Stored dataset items
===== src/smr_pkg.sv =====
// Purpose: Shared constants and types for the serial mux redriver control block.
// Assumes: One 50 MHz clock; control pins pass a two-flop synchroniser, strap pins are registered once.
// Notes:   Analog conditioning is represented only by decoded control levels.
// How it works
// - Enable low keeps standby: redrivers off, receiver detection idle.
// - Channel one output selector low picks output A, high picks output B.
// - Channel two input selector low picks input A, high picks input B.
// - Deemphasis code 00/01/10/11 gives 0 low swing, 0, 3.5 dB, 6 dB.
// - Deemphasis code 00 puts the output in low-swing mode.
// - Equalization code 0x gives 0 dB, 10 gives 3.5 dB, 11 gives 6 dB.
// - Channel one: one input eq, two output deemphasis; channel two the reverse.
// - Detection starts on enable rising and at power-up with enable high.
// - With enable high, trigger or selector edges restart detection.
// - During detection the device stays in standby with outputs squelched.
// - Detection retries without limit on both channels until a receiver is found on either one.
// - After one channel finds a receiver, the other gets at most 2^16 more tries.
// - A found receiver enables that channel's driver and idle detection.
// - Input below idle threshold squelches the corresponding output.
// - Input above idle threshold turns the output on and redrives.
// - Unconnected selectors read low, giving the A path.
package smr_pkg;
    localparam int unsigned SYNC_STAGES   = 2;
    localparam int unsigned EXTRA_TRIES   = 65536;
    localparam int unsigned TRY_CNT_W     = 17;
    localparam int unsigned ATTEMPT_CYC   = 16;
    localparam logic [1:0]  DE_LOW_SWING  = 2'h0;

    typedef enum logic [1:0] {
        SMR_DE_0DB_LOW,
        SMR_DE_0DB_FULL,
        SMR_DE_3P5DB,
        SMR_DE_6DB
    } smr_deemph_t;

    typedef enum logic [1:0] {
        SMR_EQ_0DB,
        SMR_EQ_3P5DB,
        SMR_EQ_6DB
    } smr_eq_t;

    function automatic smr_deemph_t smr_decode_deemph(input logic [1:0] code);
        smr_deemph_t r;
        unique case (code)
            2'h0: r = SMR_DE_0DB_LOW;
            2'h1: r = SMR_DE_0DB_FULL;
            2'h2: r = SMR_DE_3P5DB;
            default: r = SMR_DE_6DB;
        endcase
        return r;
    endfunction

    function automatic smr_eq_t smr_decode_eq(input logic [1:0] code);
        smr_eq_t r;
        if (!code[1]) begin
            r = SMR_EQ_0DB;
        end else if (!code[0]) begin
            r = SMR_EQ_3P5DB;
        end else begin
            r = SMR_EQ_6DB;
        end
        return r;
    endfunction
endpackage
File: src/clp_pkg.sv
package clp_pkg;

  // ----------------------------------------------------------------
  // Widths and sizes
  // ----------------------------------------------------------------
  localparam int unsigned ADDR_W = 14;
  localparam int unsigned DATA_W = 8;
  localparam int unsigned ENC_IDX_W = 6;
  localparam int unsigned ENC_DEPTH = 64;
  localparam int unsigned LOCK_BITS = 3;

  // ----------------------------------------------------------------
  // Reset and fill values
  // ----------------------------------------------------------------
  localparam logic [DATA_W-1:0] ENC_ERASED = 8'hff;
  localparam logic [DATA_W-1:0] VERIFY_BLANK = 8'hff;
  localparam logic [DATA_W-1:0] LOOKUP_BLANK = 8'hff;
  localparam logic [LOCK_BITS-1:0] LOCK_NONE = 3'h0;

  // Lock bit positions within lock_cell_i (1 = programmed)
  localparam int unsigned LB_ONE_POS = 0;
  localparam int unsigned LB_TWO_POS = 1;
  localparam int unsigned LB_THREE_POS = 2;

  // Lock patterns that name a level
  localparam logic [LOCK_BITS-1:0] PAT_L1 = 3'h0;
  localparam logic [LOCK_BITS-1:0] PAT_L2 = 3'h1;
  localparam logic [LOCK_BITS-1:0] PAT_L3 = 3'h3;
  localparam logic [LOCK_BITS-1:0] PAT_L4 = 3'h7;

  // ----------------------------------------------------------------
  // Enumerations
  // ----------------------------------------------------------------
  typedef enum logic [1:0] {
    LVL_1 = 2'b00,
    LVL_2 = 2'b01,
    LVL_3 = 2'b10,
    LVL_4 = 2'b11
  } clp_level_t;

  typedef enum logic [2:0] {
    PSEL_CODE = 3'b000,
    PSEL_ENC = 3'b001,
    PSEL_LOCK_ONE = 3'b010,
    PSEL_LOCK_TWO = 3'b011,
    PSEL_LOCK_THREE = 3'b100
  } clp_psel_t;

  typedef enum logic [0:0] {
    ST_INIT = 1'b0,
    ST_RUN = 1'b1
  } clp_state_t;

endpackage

==

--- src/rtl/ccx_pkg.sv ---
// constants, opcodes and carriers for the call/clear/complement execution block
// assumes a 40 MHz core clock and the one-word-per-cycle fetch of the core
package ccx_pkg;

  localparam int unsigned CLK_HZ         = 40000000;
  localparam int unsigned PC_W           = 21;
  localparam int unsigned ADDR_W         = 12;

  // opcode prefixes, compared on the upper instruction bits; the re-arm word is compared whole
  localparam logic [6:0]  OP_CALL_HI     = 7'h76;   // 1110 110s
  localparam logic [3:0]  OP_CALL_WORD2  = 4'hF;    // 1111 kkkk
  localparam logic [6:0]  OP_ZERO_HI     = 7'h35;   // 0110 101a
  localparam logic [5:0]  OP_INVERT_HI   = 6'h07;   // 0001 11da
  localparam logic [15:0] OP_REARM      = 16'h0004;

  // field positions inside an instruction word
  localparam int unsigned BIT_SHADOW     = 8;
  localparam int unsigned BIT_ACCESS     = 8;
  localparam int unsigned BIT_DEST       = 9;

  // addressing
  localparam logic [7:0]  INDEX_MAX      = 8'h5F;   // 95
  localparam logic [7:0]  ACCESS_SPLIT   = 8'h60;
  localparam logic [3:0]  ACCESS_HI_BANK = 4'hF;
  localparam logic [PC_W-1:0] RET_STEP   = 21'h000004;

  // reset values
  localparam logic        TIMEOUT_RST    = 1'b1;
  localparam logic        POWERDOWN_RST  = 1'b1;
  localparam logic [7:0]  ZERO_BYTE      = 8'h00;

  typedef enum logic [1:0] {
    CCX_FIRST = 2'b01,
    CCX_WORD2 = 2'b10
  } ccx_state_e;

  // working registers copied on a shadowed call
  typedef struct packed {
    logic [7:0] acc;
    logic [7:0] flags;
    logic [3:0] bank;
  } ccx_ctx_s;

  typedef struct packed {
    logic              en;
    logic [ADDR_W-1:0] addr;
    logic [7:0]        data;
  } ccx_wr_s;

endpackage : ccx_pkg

### Action item
Set down, from the entries above, exactly the lines from the one with "picks input B." up to and including the one with "r = SMR_EQ_3P5DB;", and no other lines.

### Output of the exercise
// - Channel two input selector low picks input A, high picks input B.
// - Deemphasis code 00/01/10/11 gives 0 low swing, 0, 3.5 dB, 6 dB.
// - Deemphasis code 00 puts the output in low-swing mode.
// - Equalization code 0x gives 0 dB, 10 gives 3.5 dB, 11 gives 6 dB.
// - Channel one: one input eq, two output deemphasis; channel two the reverse.
// - Detection starts on enable rising and at power-up with enable high.
// - With enable high, trigger or selector edges restart detection.
// - During detection the device stays in standby with outputs squelched.
// - Detection retries without limit on both channels until a receiver is found on either one.
// - After one channel finds a receiver, the other gets at most 2^16 more tries.
// - A found receiver enables that channel's driver and idle detection.
// - Input below idle threshold squelches the corresponding output.
// - Input above idle threshold turns the output on and redrives.
// - Unconnected selectors read low, giving the A path.
package smr_pkg;
    localparam int unsigned SYNC_STAGES   = 2;
    localparam int unsigned EXTRA_TRIES   = 65536;
    localparam int unsigned TRY_CNT_W     = 17;
    localparam int unsigned ATTEMPT_CYC   = 16;
    localparam logic [1:0]  DE_LOW_SWING  = 2'h0;

    typedef enum logic [1:0] {
        SMR_DE_0DB_LOW,
        SMR_DE_0DB_FULL,
        SMR_DE_3P5DB,
        SMR_DE_6DB
    } smr_deemph_t;

    typedef enum logic [1:0] {
        SMR_EQ_0DB,
        SMR_EQ_3P5DB,
        SMR_EQ_6DB
    } smr_eq_t;

    function automatic smr_deemph_t smr_decode_deemph(input logic [1:0] code);
        smr_deemph_t r;
        unique case (code)
            2'h0: r = SMR_DE_0DB_LOW;
            2'h1: r = SMR_DE_0DB_FULL;
            2'h2: r = SMR_DE_3P5DB;
            default: r = SMR_DE_6DB;
        endcase
        return r;
    endfunction

    function automatic smr_eq_t smr_decode_eq(input logic [1:0] code);
        smr_eq_t r;
        if (!code[1]) begin
            r = SMR_EQ_0DB;
        end else if (!code[0]) begin
            r = SMR_EQ_3P5DB;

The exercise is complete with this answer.